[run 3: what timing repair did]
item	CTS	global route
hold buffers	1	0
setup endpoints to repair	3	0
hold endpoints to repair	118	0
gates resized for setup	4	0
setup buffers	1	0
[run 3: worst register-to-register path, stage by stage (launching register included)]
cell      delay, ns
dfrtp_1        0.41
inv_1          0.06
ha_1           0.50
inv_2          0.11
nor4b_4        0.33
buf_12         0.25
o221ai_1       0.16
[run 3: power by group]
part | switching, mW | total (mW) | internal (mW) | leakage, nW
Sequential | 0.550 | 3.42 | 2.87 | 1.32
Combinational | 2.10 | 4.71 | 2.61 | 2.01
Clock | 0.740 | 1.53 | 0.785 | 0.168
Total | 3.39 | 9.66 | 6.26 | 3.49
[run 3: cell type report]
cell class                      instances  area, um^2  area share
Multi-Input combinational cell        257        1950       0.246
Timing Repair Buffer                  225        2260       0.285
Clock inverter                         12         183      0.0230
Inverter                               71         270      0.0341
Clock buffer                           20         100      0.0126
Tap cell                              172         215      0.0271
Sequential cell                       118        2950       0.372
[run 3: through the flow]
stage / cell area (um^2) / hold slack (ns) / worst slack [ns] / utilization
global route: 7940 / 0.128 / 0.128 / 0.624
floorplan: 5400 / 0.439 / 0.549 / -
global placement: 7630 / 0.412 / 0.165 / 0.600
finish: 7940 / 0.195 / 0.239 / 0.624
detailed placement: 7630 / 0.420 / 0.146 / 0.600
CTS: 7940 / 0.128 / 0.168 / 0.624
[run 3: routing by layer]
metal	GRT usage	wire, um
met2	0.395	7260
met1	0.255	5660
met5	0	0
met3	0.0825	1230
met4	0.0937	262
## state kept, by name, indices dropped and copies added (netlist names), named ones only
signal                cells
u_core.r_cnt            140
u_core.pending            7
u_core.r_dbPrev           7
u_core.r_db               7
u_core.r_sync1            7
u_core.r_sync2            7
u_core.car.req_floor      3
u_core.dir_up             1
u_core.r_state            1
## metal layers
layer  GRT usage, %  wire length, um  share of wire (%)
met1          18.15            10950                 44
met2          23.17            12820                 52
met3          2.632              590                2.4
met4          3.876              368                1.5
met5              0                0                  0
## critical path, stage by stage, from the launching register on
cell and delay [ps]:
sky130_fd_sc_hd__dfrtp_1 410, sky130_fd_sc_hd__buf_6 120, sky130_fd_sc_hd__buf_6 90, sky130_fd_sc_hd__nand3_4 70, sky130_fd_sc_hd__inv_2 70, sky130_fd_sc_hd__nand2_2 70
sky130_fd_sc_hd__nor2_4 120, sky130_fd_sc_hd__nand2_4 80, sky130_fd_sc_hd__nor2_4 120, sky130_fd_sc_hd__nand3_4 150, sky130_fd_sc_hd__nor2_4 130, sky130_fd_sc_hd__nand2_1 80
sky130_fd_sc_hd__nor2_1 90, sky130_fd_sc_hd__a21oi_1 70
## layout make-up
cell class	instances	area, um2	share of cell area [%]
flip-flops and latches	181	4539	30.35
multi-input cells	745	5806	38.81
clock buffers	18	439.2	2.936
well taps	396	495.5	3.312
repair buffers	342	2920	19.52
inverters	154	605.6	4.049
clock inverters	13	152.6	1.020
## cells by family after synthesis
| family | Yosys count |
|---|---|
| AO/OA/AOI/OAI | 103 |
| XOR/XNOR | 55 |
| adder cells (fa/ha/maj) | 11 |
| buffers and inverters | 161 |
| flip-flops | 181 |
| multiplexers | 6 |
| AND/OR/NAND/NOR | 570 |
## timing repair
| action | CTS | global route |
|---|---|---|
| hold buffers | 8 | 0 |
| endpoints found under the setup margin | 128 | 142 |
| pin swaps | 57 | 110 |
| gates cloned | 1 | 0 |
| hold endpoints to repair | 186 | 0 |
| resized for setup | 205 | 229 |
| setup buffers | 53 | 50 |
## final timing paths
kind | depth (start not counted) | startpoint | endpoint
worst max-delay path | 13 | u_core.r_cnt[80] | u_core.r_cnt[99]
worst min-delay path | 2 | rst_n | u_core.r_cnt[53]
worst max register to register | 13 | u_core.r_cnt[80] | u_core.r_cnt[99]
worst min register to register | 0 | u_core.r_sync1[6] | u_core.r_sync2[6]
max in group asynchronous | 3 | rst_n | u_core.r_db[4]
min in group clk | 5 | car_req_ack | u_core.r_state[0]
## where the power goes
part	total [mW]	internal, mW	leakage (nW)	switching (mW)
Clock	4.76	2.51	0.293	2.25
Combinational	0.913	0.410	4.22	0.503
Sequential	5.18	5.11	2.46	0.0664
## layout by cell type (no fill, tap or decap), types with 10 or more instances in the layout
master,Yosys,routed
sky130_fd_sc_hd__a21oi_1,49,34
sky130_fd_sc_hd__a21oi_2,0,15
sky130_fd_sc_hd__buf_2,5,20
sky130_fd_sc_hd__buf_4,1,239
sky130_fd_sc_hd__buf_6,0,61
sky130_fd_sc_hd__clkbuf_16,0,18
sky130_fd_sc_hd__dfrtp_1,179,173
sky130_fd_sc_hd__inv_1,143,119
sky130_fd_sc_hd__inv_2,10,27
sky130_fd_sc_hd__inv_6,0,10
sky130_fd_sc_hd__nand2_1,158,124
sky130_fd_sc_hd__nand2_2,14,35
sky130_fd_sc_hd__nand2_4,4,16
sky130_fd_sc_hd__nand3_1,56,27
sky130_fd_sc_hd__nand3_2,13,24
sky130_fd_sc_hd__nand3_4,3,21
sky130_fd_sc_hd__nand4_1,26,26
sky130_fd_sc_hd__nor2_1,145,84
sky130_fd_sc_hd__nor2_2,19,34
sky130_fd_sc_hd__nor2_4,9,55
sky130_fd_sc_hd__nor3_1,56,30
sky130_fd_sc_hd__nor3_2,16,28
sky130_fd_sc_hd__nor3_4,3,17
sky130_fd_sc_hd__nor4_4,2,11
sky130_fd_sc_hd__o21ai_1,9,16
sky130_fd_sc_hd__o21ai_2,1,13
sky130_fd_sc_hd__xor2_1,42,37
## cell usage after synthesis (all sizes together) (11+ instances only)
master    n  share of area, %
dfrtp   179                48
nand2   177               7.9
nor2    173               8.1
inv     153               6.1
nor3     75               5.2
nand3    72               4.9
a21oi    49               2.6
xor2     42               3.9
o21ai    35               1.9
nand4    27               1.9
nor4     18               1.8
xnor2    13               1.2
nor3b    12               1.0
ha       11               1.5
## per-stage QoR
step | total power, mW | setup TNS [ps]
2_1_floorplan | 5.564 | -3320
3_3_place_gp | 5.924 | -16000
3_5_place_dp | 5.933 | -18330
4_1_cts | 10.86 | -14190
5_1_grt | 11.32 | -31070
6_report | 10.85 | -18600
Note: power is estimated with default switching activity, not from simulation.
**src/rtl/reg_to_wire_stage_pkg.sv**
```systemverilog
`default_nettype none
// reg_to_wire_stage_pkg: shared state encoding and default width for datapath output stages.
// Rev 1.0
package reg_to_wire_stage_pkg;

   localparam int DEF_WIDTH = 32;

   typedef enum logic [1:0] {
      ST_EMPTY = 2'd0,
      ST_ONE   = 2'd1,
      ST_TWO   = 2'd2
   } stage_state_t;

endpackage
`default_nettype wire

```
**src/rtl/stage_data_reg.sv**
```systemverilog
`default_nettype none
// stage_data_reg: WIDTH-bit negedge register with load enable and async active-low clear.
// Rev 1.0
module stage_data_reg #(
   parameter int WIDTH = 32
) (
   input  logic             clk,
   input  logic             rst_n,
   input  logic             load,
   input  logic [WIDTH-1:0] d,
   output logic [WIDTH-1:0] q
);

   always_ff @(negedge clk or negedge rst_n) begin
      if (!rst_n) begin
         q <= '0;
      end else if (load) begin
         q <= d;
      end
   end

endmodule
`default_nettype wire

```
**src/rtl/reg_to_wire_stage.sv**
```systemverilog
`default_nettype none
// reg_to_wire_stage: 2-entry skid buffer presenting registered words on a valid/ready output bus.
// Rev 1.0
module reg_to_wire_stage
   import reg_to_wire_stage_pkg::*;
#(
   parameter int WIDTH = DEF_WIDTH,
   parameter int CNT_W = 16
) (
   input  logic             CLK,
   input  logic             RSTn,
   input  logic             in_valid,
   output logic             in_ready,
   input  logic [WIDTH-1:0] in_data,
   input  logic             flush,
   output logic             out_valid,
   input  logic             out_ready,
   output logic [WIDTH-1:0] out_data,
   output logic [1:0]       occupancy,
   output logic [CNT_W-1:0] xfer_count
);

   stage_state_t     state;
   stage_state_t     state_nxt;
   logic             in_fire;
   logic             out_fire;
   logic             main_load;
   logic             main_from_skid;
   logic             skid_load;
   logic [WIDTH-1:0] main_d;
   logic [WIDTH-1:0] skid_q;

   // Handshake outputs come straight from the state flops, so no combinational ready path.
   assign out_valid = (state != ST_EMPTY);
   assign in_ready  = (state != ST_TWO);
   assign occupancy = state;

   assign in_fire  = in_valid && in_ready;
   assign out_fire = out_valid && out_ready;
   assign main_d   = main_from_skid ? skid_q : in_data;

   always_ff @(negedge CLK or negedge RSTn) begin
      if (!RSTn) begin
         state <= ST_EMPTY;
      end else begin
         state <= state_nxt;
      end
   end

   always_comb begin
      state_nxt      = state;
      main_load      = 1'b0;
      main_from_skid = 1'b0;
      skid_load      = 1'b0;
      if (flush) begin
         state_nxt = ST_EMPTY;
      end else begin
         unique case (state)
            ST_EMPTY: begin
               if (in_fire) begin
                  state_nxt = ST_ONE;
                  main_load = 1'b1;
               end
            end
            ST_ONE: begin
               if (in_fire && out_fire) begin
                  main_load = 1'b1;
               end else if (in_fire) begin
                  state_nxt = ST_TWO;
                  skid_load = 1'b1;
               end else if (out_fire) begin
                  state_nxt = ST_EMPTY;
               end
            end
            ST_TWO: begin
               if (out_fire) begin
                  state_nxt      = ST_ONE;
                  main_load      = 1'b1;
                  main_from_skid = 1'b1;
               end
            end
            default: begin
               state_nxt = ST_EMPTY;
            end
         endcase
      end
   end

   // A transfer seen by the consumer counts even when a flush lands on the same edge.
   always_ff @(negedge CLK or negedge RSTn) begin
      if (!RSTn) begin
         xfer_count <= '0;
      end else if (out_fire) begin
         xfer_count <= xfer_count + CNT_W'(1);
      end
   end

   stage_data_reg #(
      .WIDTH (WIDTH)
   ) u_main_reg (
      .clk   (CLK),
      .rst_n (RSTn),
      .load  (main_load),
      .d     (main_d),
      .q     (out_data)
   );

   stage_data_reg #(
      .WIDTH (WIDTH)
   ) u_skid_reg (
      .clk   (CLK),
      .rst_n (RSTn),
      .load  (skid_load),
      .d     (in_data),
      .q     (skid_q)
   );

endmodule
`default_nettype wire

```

- - - -

*Task instructions:*
Repeat, word for word, the lines from the start of the records to the line that contains "Multi-Input combinational cell", both of them included, and no others.

*Solution:*
[run 3: what timing repair did]
item	CTS	global route
hold buffers	1	0
setup endpoints to repair	3	0
hold endpoints to repair	118	0
gates resized for setup	4	0
setup buffers	1	0
[run 3: worst register-to-register path, stage by stage (launching register included)]
cell      delay, ns
dfrtp_1        0.41
inv_1          0.06
ha_1           0.50
inv_2          0.11
nor4b_4        0.33
buf_12         0.25
o221ai_1       0.16
[run 3: power by group]
part | switching, mW | total (mW) | internal (mW) | leakage, nW
Sequential | 0.550 | 3.42 | 2.87 | 1.32
Combinational | 2.10 | 4.71 | 2.61 | 2.01
Clock | 0.740 | 1.53 | 0.785 | 0.168
Total | 3.39 | 9.66 | 6.26 | 3.49
[run 3: cell type report]
cell class                      instances  area, um^2  area share
Multi-Input combinational cell        257        1950       0.246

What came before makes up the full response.